For the expression of the C1D gene, the above are Expression vectors introduced in host cells. To this Host cells include animal cells, preferably mammalian cells, both in culture and in the living organism. Prefers are the animal cells L, 3T3, FM3A, CHO, COS, Vero and HeLa. Process for transforming these host cells Detection of transformation and expression of the nucleic acid molecules according to the invention using the Vectors described above are in the art known.

Furthermore, the person skilled in the art knows conditions, transformed or to transfect cells. Are him too Method known by the DNA of the invention to isolate and to express expressed protein or fusion protein clean.

In order to carry out the method according to the invention, in a preferred embodiment, the C1D-DNA in a Expression vector, in particular a gene therapy vector, inserted and introduced into cells, preferably tumor cells. There is expression of C1D protein, which also to the cell's own protein, which triggers apoptosis. The vectors are introduced into the cells under the conditions known to those skilled in the art. With regard to in vivo Gene therapy is particularly focused on "K.W. Culver, Gene Therapy, A Handbook for Physicans, Mary Ann Libert, Inc., New York, 1994 "and" P. L. Chang, Sonatic Gene Therapy, CRC Press, London, 1995 ".

In a further preferred embodiment, the stimulates the cell's own C1D gene to increase expression, z. B. by exogenous stimulation of the endogenous C1D promoter. A promoter is a 5 ′ neighboring sequence of a gene which serve as starting points for RNA polymerase II, which Interaction with transcription factors the expression of Gene causes. For many genes, like C1D, this is Process inducible or stimulable by exogenous factors. Factors that cause the specific expression of a gene are very numerous and range from physical factors (like light, heat, cold), about low-molecular inorganic Substances (such as salts, metal ions) and low molecular weight organic substances (peptides, nucleic acid building blocks, biogenic Amines, steroids) up to higher molecular weight substances (serum, Growth factors, immune stimulants). The one for the C1D gene specific stimulants are recognized by the fact that 5'- Neighboring sequences, present on e.g. B. the BAC (bacterial arteficial chromosome) cloning with a reporter gene, e.g.
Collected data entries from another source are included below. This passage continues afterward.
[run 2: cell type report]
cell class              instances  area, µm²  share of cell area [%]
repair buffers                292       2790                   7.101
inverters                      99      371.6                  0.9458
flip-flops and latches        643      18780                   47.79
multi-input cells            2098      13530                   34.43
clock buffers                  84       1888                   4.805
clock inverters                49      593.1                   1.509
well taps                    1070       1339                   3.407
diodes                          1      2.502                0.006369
This design comes from an exercise in tuning for small area, a short achievable clock period and few clock cycles per item on the open sky130 flow, not from production work. Only simulation tests tie the RTL to the original design; equivalence was not proved. Power is estimated from default activity; no workload was simulated.

## config.mk

```make
export PLATFORM = sky130hd
export DESIGN_NAME = ppc_decode
export DESIGN_NICKNAME = ppc_decode
export VERILOG_FILES = /design/flow/design.v
export SDC_FILE = /design/flow/constraint.sdc
export NUM_CORES = 4
export LEC_CHECK = 0
export CAP_MARGIN = 20
export CORE_MARGIN = 2
export CORE_UTILIZATION = 40
export CTS_CLUSTER_DIAMETER = 80
export CTS_CLUSTER_SIZE = 24
export PLACE_DENSITY = 0.6
export SLEW_MARGIN = 20
export TNS_END_PERCENT = 10
```

## constraint.sdc

```tcl
create_clock -name core_clock -period 10.0 [get_ports {clk}]
set_input_delay 2.0000 -clock core_clock [delete_from_list [all_inputs] [get_ports {clk}]]
set_output_delay 2.0000 -clock core_clock [all_outputs]
set_load 0.01 [all_outputs]
```

## design.v

```verilog
module ppc_decode (
    input  wire         clk,
    input  wire         rst,         
    input  wire         wr_en,
    input  wire [7:0]   wr_addr,
    input  wire [31:0]  wr_data,
    output wire         busy,
    output wire [11:0]  status,
    output wire [31:0]  bits,
    output wire [127:0] fval,
    output wire [9:0]   cmdf
);
    localparam [3:0] R_NONE = 4'd0, R_OK = 4'd1, R_LEN = 4'd2,
                     R_BADDESC = 4'd7, R_BADCMD = 4'd8;
    integer i;
    reg        lock;
    reg [6:0]  rxlen;
    reg [6:0]  d_rawlen;
    reg [5:0]  d_bitlen;
    reg        d_order;
    reg        d_half;
    reg [7:0]  d_sentinel;
    reg        d_st_en;
    reg        d_st_w2;
    reg [5:0]  d_st_pos;
    reg [15:0] d_sab  [0:3];     
    reg        f_en   [0:3];
    reg        f_kind [0:3];
    reg [5:0]  f_start[0:3];
    reg [5:0]  f_end  [0:3];
    reg        e_valid[0:7];
    reg [1:0]  e_field[0:7];
    reg [31:0] e_value[0:7];
    reg [31:0] e_pat  [0:7];
    reg [7:0]  raw    [0:63];
    reg        t_len;            
    reg        t_f  [0:3];       
    reg        t_st;             
    reg        t_e  [0:7];       
    reg [3:0]  res_code;
    reg        res_wenum;
    reg        res_ovalid;
    reg [31:0] bits_r;
    reg [31:0] fval_r [0:3];
    reg [3:0]  present_r;
    reg        sa_r, sb_r;
    reg        busy_r;
    reg        go;               
    reg        ok_r;             
    reg        baddesc_r;        
    reg [31:0] ext_r;            
    reg [3:0]  rem;              
    reg        va_r;             
    reg        hz_r;             
    reg        gohz;             
    reg        a_rev, a_kind, a_en;
    reg [1:0]  a_f;
    reg [4:0]  a_sh, a_wm1;
    reg        vb;
    reg [31:0] y_r;
    reg [4:0]  b_wm1;
    reg        b_num, b_enum;
    reg [3:0]  b_we;
    reg        vc;
    reg [7:0]  m_r;
    reg [31:0] num_r;
    reg        c_enum;
    reg [3:0]  c_we;
    reg [3:0]  st_ab_r;
    assign busy = busy_r;
    reg        cfg_a, cfg_b;     
    wire       cfg_ok = cfg_a & cfg_b;
    function sample;
        input [7:0] m;
        input [7:0] s;
        begin
            sample = ((d_half ? s : m) == d_sentinel);
        end
    endfunction
    function rawlen_ok;
        input [6:0] r;
        begin
            rawlen_ok = !r[0] && r >= 7'd4 && r <= 7'd64;
        end
    endfunction
    wire        wr_nr = wr_en && !busy_r;
    wire        wr    = wr_nr && !rst;
    wire        dwr   = wr_nr && !lock;
    wire [31:0] wd  = rst ? 32'd0 : wr_data;
    wire w_rawlen = dwr && wr_addr == 8'h10;
    wire w_bitlen = dwr && wr_addr == 8'h11;
    wire w_state  = dwr && wr_addr == 8'h1B;
    reg  [3:0] w_fctl;
    reg  [7:0] w_ectl;
    always @(*) begin
        for (i = 0; i < 4; i = i + 1) w_fctl[i] = dwr && wr_addr == 8'h20 + 4 * i;
        for (i = 0; i < 8; i = i + 1) w_ectl[i] = dwr && wr_addr == 8'h30 + 4 * i;
    end
    reg [3:0] ek;                
    always @(*)
        for (i = 0; i < 4; i = i + 1) ek[i] = f_en[i] & f_kind[i];
    always @(posedge clk) begin
        if (rst || w_rawlen) d_rawlen <= wd[6:0];
        if (rst || w_bitlen) d_bitlen <= wd[5:0];
        if (rst || (dwr && wr_addr == 8'h15)) begin d_order <= wd[0]; d_half <= wd[1]; end
        if (rst || (dwr && wr_addr == 8'h16)) d_sentinel <= wd[7:0];
        if (rst || w_state) begin
            d_st_en  <= wd[0];
            d_st_w2  <= wd[1];
            d_st_pos <= wd[13:8];
        end
        for (i = 0; i < 4; i = i + 1) begin
            if (rst || (dwr && wr_addr == 8'h1C + i)) d_sab[i] <= wd[15:0];
            if (rst || w_fctl[i]) begin
                f_en[i]    <= wd[0];
                f_kind[i]  <= wd[1];
                f_start[i] <= wd[13:8];
                f_end[i]   <= wd[21:16];
            end
        end
        for (i = 0; i < 8; i = i + 1) begin
            if (rst || w_ectl[i]) begin
                e_valid[i] <= wd[0];
                e_field[i] <= wd[3:2];
            end
            if (rst || (dwr && wr_addr == 8'h31 + 4 * i)) e_value[i] <= wd;
            if (rst || (dwr && wr_addr == 8'h32 + 4 * i)) e_pat[i]   <= wd;
        end
        if (rst || (wr_nr && wr_addr == 8'h03)) rxlen <= wd[6:0];
        if (rst) lock <= 1'b0;
        else if (wr_nr && wr_addr == 8'h02 && wr_data[0]) lock <= 1'b1;
        for (i = 0; i < 64; i = i + 1)
            if (wr && wr_addr == 8'h80 + i) raw[i] <= wr_data[7:0];
    end
    reg  [5:0] bitlen_m1;        
    reg  [6:0] st_end;           
    reg  [3:0] f_order;          
    always @(posedge clk) begin
        if (rst || w_bitlen) bitlen_m1 <= wd[5:0] - 6'd1;
        if (rst || w_state)  st_end    <= {1'b0, wd[13:8]} + {6'd0, wd[1]};
        for (i = 0; i < 4; i = i + 1)
            if (rst || w_fctl[i]) f_order[i] <= wd[13:8] <= wd[21:16];
    end
    reg       t_len_n, t_st_n;
    reg [3:0] t_f_n;
    reg [7:0] t_e_n;
    always @(*) begin
        t_len_n = t_len;
        if (w_rawlen)
            t_len_n = rawlen_ok(wr_data[6:0]) && d_bitlen <= wr_data[6:1];
        else if (w_bitlen)
            t_len_n = rawlen_ok(d_rawlen) && wr_data[5:0] <= d_rawlen[6:1];
        for (i = 0; i < 4; i = i + 1) begin
            t_f_n[i] = t_f[i];
            if (w_fctl[i])
                t_f_n[i] = !wr_data[0] ||
                           (wr_data[13:8] <= wr_data[21:16] && wr_data[21:16] < d_bitlen);
            else if (w_bitlen)
                t_f_n[i] = !f_en[i] || (f_order[i] && f_end[i] < wr_data[5:0]);
        end
        t_st_n = t_st;
        if (w_state)
            t_st_n = !wr_data[0] ||
                     (wr_data[13:8] < d_bitlen && (!wr_data[1] || wr_data[13:8] < bitlen_m1));
        else if (w_bitlen)
            t_st_n = !d_st_en || st_end < {1'b0, wr_data[5:0]};
        for (i = 0; i < 8; i = i + 1) begin
            t_e_n[i] = t_e[i];
            if (w_ectl[i])
                t_e_n[i] = !wr_data[0] || ek[wr_data[3:2]];
            else if (w_fctl[e_field[i]])
                t_e_n[i] = !e_valid[i] || (wr_data[0] && wr_data[1]);
        end
    end
    always @(posedge clk) begin
        if (rst) begin
            t_len  <= 1'b0;
            t_st   <= 1'b1;
            cfg_a  <= 1'b0;
            cfg_b  <= 1'b1;
            for (i = 0; i < 4; i = i + 1) t_f[i] <= 1'b1;
            for (i = 0; i < 8; i = i + 1) t_e[i] <= 1'b1;
        end else begin
            t_len  <= t_len_n;
            t_st   <= t_st_n;
            cfg_a  <= t_len_n && t_st_n && (&t_f_n);
            cfg_b  <= &t_e_n;
            for (i = 0; i < 4; i = i + 1) t_f[i] <= t_f_n[i];
            for (i = 0; i < 8; i = i + 1) t_e[i] <= t_e_n[i];
        end
    end
    always @(posedge clk) begin
        for (i = 0; i < 32; i = i + 1)
            ext_r[i] <= (i < d_bitlen) && sample(raw[2 * i], raw[2 * i + 1]);
        ok_r      <= lock && cfg_ok && (rxlen == d_rawlen);
        baddesc_r <= !(lock && cfg_ok);
        st_ab_r   <= {sample(d_sab[3][7:0], d_sab[3][15:8]), sample(d_sab[2][7:0], d_sab[2][15:8]),
                      sample(d_sab[1][7:0], d_sab[1][15:8]), sample(d_sab[0][7:0], d_sab[0][15:8])};
    end
    wire [3:0] fen_v  = {f_en[3], f_en[2], f_en[1], f_en[0]};
    wire [3:0] src0   = (fen_v == 4'd0) ? 4'b0001 : fen_v;
    wire [3:0] pk0    = src0 & (~src0 + 4'd1);
    wire [3:0] pk1    = rem & (~rem + 4'd1);
    reg  [1:0] pf0, pf1;
    always @(*) begin
        case (pk0)
            4'b0010: pf0 = 2'd1;
            4'b0100: pf0 = 2'd2;
            4'b1000: pf0 = 2'd3;
            default: pf0 = 2'd0;
        endcase
        case (pk1)
            4'b0010: pf1 = 2'd1;
            4'b0100: pf1 = 2'd2;
            4'b1000: pf1 = 2'd3;
            default: pf1 = 2'd0;
        endcase
    end
    wire [4:0] s0 = f_start[pf0][4:0], e0 = f_end[pf0][4:0];
    wire [4:0] s1 = f_start[pf1][4:0], e1 = f_end[pf1][4:0];
    wire       rev0 = !d_order && !f_kind[pf0];
    wire       rev1 = !d_order && !f_kind[pf1];
    wire [16:0] ctl0 = {pf0, f_en[pf0], f_kind[pf0], rev0, rev0 ? ~e0 : s0, e0 - s0};
    wire [16:0] ctl1 = {pf1, f_en[pf1], f_kind[pf1], rev1, rev1 ? ~e1 : s1, e1 - s1};
    reg [31:0] vin;
    always @(*)
        for (i = 0; i < 32; i = i + 1)
            vin[i] = a_rev ? ext_r[31 - i] : ext_r[i];
    wire [31:0] y = vin >> a_sh;
    reg [31:0] mask;
    always @(*)
        for (i = 0; i < 32; i = i + 1)
            mask[i] = (i <= b_wm1);
    reg [7:0] m;
    always @(*)
        for (i = 0; i < 8; i = i + 1)
            m[i] = e_valid[i] && b_we[e_field[i]] && (((e_pat[i] ^ y_r) & mask) == 32'd0);
    reg [31:0] evsel;
    reg        found;
    always @(*) begin
        evsel = 32'd0;
        found = 1'b0;
        for (i = 0; i < 8; i = i + 1) begin
            if (m_r[i] && !found) evsel = e_value[i];
            found = found | m_r[i];
        end
    end
    wire [31:0] fres = evsel | num_r;
    wire [63:0] st_v  = {32'd0, bits_r} >> d_st_pos;
    wire [1:0]  st_x  = st_v[1:0];
    wire        st_is_a = d_st_w2 ? (st_x == st_ab_r[1:0]) : (st_x[0] == st_ab_r[0]);
    wire        st_is_b = d_st_w2 ? (st_x == st_ab_r[3:2]) : (st_x[0] == st_ab_r[2]);
    wire cmd_wr  = wr_nr && wr_addr == 8'h00;
    wire go_n    = cmd_wr && wr_data == 32'd1;
    wire spec_n  = go_n && !hz_r;           
    wire kill    = go && !ok_r;             
    wire rld     = go && gohz;              
    wire sa_v    = busy_r && va_r && (!go || ok_r);
    wire adv     = (busy_r && !rld) || (wr_en && wr_addr == 8'h00);
    wire va_n    = busy_r ? (rld ? ok_r : (sa_v && (rem != 4'd0))) : (spec_n && (rem != 4'd0));
    wire vb_n    = busy_r ? sa_v : spec_n;
    wire vb_eff  = vb && !kill;
    always @(posedge clk) begin
        if (rst) begin
            busy_r     <= 1'b0;
            go         <= 1'b0;
            gohz       <= 1'b0;
            hz_r       <= 1'b1;
            va_r       <= 1'b0;
            vb         <= 1'b0;
            vc         <= 1'b0;
            res_code   <= R_NONE;
            res_wenum  <= 1'b0;
            res_ovalid <= 1'b0;
        end else begin
            go     <= go_n;
            gohz   <= go_n && hz_r;
            hz_r   <= wr_nr && !(wr_addr == 8'h02 || wr_addr == 8'h03);
            va_r   <= va_n;
            vb     <= vb_n;
            vc     <= vb_eff;
            busy_r <= go_n || va_n || vb_n || vb_eff;
            if (cmd_wr && wr_data != 32'd0 && wr_data != 32'd1) begin
                res_code   <= R_BADCMD;
                res_wenum  <= 1'b0;
                res_ovalid <= 1'b0;
            end
            if (go) begin
                res_wenum <= 1'b0;
                if (baddesc_r) begin
                    res_code   <= R_BADDESC;
                    res_ovalid <= 1'b0;
                end else if (!ok_r) begin
                    res_code   <= R_LEN;
                    res_ovalid <= 1'b0;
                end else begin
                    res_code   <= R_OK;
                    res_ovalid <= 1'b1;
                end
            end else if (vc && c_enum && !found) begin
                res_wenum <= 1'b1;
            end
        end
    end
    always @(posedge clk) begin
        if (!busy_r || sa_v || rld) begin
            rem <= adv ? (rem & ~pk1) : (src0 & ~pk0);
            {a_f, a_en, a_kind, a_rev, a_sh, a_wm1} <= adv ? ctl1 : ctl0;
        end
        y_r    <= y;
        b_wm1  <= a_wm1;
        b_num  <= a_en && !a_kind;
        b_enum <= a_en && a_kind;
        for (i = 0; i < 4; i = i + 1)
            b_we[i] <= a_en && (a_f == i);
        for (i = 0; i < 8; i = i + 1) m_r[i] <= vb_eff && m[i];
        num_r  <= (vb_eff && b_num) ? (y_r & mask) : 32'd0;
        c_enum <= vb_eff && b_enum;
        c_we   <= vb_eff ? b_we : 4'd0;
        sa_r <= d_st_en && st_is_a;
        sb_r <= d_st_en && !st_is_a && st_is_b;
        if (go) begin
            bits_r <= ext_r;
        end
        for (i = 0; i < 4; i = i + 1)
            if (go || c_we[i]) begin
                fval_r[i]    <= fres;
                present_r[i] <= !go && (!c_enum || found);
            end
    end
    assign status = {lock, cfg_ok, res_ovalid, res_wenum, 4'hF, res_code};
    assign bits   = bits_r;
    assign fval   = {fval_r[3], fval_r[2], fval_r[1], fval_r[0]};
    assign cmdf   = {sb_r, sa_r, 4'd0, present_r};
endmodule
```

## flow/run.sh

```bash
#!/bin/bash
# Standard ORFS layout (the standard.sh), with the timing repair steps
# asked to leave a larger setup margin so that they size the design for a
# shorter period than the 10 ns clock requires. Constraints are unchanged.
set -euo pipefail
export SETUP_SLACK_MARGIN=${SETUP_MARGIN_NS:-7}
bash standard.sh > orfs_make.log 2>&1
```

## standard.sh

```bash
#!/bin/bash
# synth_recipe.tcl (not shown) runs the flow's synth.tcl, then flattens the netlist and writes it again
# the make line also repeats each setting of config.mk as NAME=value (left out here)
make -C /OpenROAD-flow-scripts/flow DESIGN_CONFIG=/design/flow/config.mk WORK_HOME=/design/flow/orfs CLKGATE_MAP_FILE= SYNTH_SCRIPT=/design/flow/synth_recipe.tcl "${@:-finish}"
```

==> Flow_metrics.wiki, run 1 <==
{| class="wikitable"
! Metric !! Value
|-
| Run status || complete, no violations
|-
| Fraction of the mapped netlist area in simple logic gates || 6.34%
|-
| Gr usage total || 22.9%
|-
| Tightest Pin Transition || roughly 1.3 ns
|-
| Clock transition at path regs || approximately 0.090 ns
|-
| Stage delay of the slowest cell on the critical path || 0.36 ns
|-
| Net load switching power || 4030 uW
|-
| Pwr/cell area || between 150 and 200 nW/um2
|-
| Leakage component of the power || 0.0273 uW
|-
| Number of slew-limit violations in the final report || 0
|-
| Largest net degree at the start of global routing || 67
|-
| Number of clock buffers inserted by TritonCTS || 85
|-
| Synth Instances || 4415
|-
| Setup WS post-layout || about 6.6 ns
|-
| Compound-Gate Fraction of Synth Area || 6.23%
|-
| Dominant combinational cell family by area after synthesis || XOR/XNOR gates
|-
| Synthesized flop and latch total || 1559
|-
| RSZ-0062 raised after global routing || true
|-
| Total congestion overflow || 0
|-
| Latest clock arrival within the worst-skew pair || ~0.74 ns
|-
| Total Nets Final || 4927
|-
| Maximum fanout along the worst path || 2
|-
| Clock Power Share || about 28%
|-
| Most frequent cell after synthesis || edfxtp_1
|-
| Number of top-level pins || 226
|-
| Final hold violation count || 0
|-
| Number of DRC markers in iteration 0 || 4942
|-
| Classification of the worst-slack hold path || reg2reg
|-
| CP Buf/Inv Count || 1
|-
| Via count normalized by instance count || 5.71
|-
| Adder-cell area share of the yosys netlist || under 10%
|-
| Sum of routed wire length over all layers || 201000 um
|-
| Time the final worst path needs with I/O delays and setup || between 3 and 4 ns
|-
| Summed instance area of the synthesized netlist || 65800 um2
|-
| Core Area || 163000 um2
|-
| Count of standard-cell rows || roughly 150
|-
| Worst Setup Start Kind || flop
|-
| Cell breakdown of the critical path || dlygate4sd2_1
|-
| Clock root cell || clkbuf_16
|-
| Via count of the first global-routing pass || 38000
|-
| Fin Clk Skew || 0.0588 ns
|-
| Max Clock Freq || 296 MHz
|-
| Filler cell count || 14000
|-
| CTS tree || built
|-
| Worst setup path class || reg2out
|-
| Total DRC errors in the routed layout || 0
|-
| Hold Worst Slack || 0.349 ns
|-
| Fraction of power consumed by combinational cells || 17.7%
|-
| Number of search-and-repair iterations in the first detailed-routing pass || 5
|-
| CP max stage cell || dfxtp_4
|-
| Top_reg_cell synth || edfxtp_1
|-
| Number of distinct library cells after synthesis || approximately 80
|-
| First-pass GRT wire length || 277000 um
|-
| Design internal power || 10100 uW
|-
| Sum of net half-perimeters after detailed placement || 123000 um
|-
| EDFF count, synth || 1401
|-
| Relative contribution of sequential cells to total power || 53.9%
|-
| Final RePlAce weighted congestion || roughly 0.91
|-
| Delay-heaviest family, CP || flip-flops
|-
| Final critical-path share of the clock period || between 30% and 40%
|-
| Number of nets with antenna violations after routing || 0
|-
| Vias after detailed routing || about 40000
|-
| Dpl cells || 6682
|-
| Fraction of synthesized cell area taken by the top area cell type || a little under two thirds
|-
| Kind of end point of the critical path || primary output
|-
| Syn. warnings || 14
|-
| Switching portion of total power || 28.6%
|-
| H-tree levels || 3
|-
| Post-synthesis async set-or-reset flop share || 0%
|-
| Tightest slew margin relative to the limit || 15.2%
|-
| Number of port buffers || 217
|-
| Total area of multi-input combinational cells || 21000 um2
|-
| Combined flip-flop and latch cell area || roughly 45000 um2
|-
| Synthesized area per cell || 14.9 um2
|-
| Total Negative Setup Slacks || 0 ns
|-
| Number of setup violations in the final report || 0
|-
| Number of hold-repair buffers added at the cts stage || 0
|-
| Sequential area share after synthesis || 68.8%
|-
| Commonest cells in the netlist || edfxtp_1, mux2i_1, xnor2_1
|-
| Clock tree sinks || 1559
|-
| XOR/XNOR share of the synthesized area || 7.78%
|-
| Synth area leader || edfxtp_1
|-
| Setup WS pre-CTS || 4.07 ns
|-
| CP Data Arrival Time || between 1 and 1.5 ns
|-
| Max-cap check violation count || 0
|-
| Fraction of synthesized area in multiplexers || 7.37%
|-
| Die width || 410 um
|-
| VDD IR-drop max || 0.186 mV
|-
| Starting density of the core || about two fifths
|-
| Fraction of final layout cells with drive strength greater than 1 || 19.1%
|-
| Cell types occupying the most area after synthesis || edfxtp_1, mux2i_1, dfxtp_1, xnor2_1, xor2_1
|-
| Total power consumption of the routed design || ~14000 uW
|-
| Number of standard cells in the final layout excluding fillers || 7055
|-
| Avg WL per Cell || 28.5 um
|-
| Longest Clk Path Bufs || 3
|-
| Area overhead of the layout relative to synthesis || 17.8%
|-
| Number of antenna violations at the first check in global routing || 28
|-
| Worst EP required || 8.00 ns
|-
| Die area || 168000 um2
|-
| Vertical die dimension || ~410 um
|}
-- cell families (layout without fill, tap and decap cells) --
kind of cell	Yosys count	after routing
flip-flops	1559	1559
AND/OR/NAND/NOR	860	865
AO/OA/AOI/OAI	609	612
XOR/XNOR	584	584
multiplexers	411	411
buffers and inverters	313	759
adder cells (fa/ha/maj)	77	77
other	2	13
-- final cells by class --
| class | count | share of cell area (%) |
|---|---|---|
| diodes | 5 | 0.0161 |
| clock buffers | 124 | 3.10 |
| clock inverters | 31 | 0.528 |
| inverters | 65 | 0.394 |
| multi-input cells | 2557 | 27.1 |
| flip-flops and latches | 1559 | 58.4 |
| well taps | 2175 | 3.51 |
| repair buffers | 538 | 6.97 |
| repair inverters | 1 | 0.0113 |
-- sequential cells by signal, summed over array words and instances, names as in the netlist, 16 cells and up --
name,cells
ext_r,32
e_field,16
e_pat,256
d_sab,64
num_r,32
y_r,32
fval_r,128
f_start,20
f_end,24
e_value,256
bits_r,32
raw,512
-- cell usage in the layout, fill, tap and decap left out, drive strengths merged, types with 67 or more instances in the layout --
master / count
dfxtp: 158
clkbuf: 188
nor2: 261
mux2i: 339
ha: 75
buf: 357
o22ai: 103
inv: 67
nand2: 244
clkdlybuf4s15: 78
xor2: 284
xnor2: 300
edfxtp: 1401
o21ai: 138
a21oi: 118
-- timing repair --
action                                  CTS  global route
buffers inserted                         90            89
endpoints found under the hold margin     0             0
cloned                                   16            18
pin swaps                                54            46
gates resized for setup                 693           363
setup endpoints to repair              1948          1712
-- metal layers --
metal	vias to the layer above	global-route usage [%]	wire length (um)
met5	-	0	71
met4	10	7.26	6710
met3	361	4.55	18900
met2	2095	35.7	91800
met1	20400	32.2	83200
li1	17400	-	-
-- power by group through the flow --
stage | Sequential, uW | Combinational (uW) | Clock [uW]
5_1_grt | 7630 | 2610 | 4270
3_5_place_dp | 7760 | 2190 | 0
2_1_floorplan | 7630 | 1420 | 0
3_3_place_gp | 7750 | 2170 | 0
6_report | 7600 | 2500 | 4000
4_1_cts | 7610 | 2310 | 4060
-- path summary, 6_finish.rpt --
| path | from | to | slack [ns] | cells past startpoint |
|---|---|---|---|---|
| max | busy_r$_SDFF_PP0_ | busy | 6.63 | 1 |
| min | a_wm1[0]$_DFFE_PP_ | b_wm1[0]$_DFF_P_ | 0.35 | 0 |
| max reg2reg | d_st_pos[0]$_DFFE_PP_ | sa_r$_DFF_P_ | 6.72 | 8 |
| min reg2reg | a_wm1[0]$_DFFE_PP_ | b_wm1[0]$_DFF_P_ | 0.35 | 0 |
-- stage by stage --
step / cell area (um2) / util [%]
floorplan: 66100 / -
global placement: 70800 / 43.5
detailed placement: 70900 / 43.5
CTS: 75900 / 46.6
global route: 77500 / 47.6
finish: 77500 / 47.6
Testbench counts, summed over its fixed seeds: cycles 21,268, decodes 384.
B. CAT or EGFP, combined and regarding the reporter gene Expression or its stimulation by exogenous factors, possibly with a "high-throughput" method become.

In a further preferred embodiment, C1D Protein through appropriate measures, e.g. B. included in Liposomes or viral capsids, introduced into the cell. The C1D protein is, for example, in prokaryotes (e.g. E. coli) or eukaryotes (e.g. animal cells) and cleaned up accordingly before it is administered.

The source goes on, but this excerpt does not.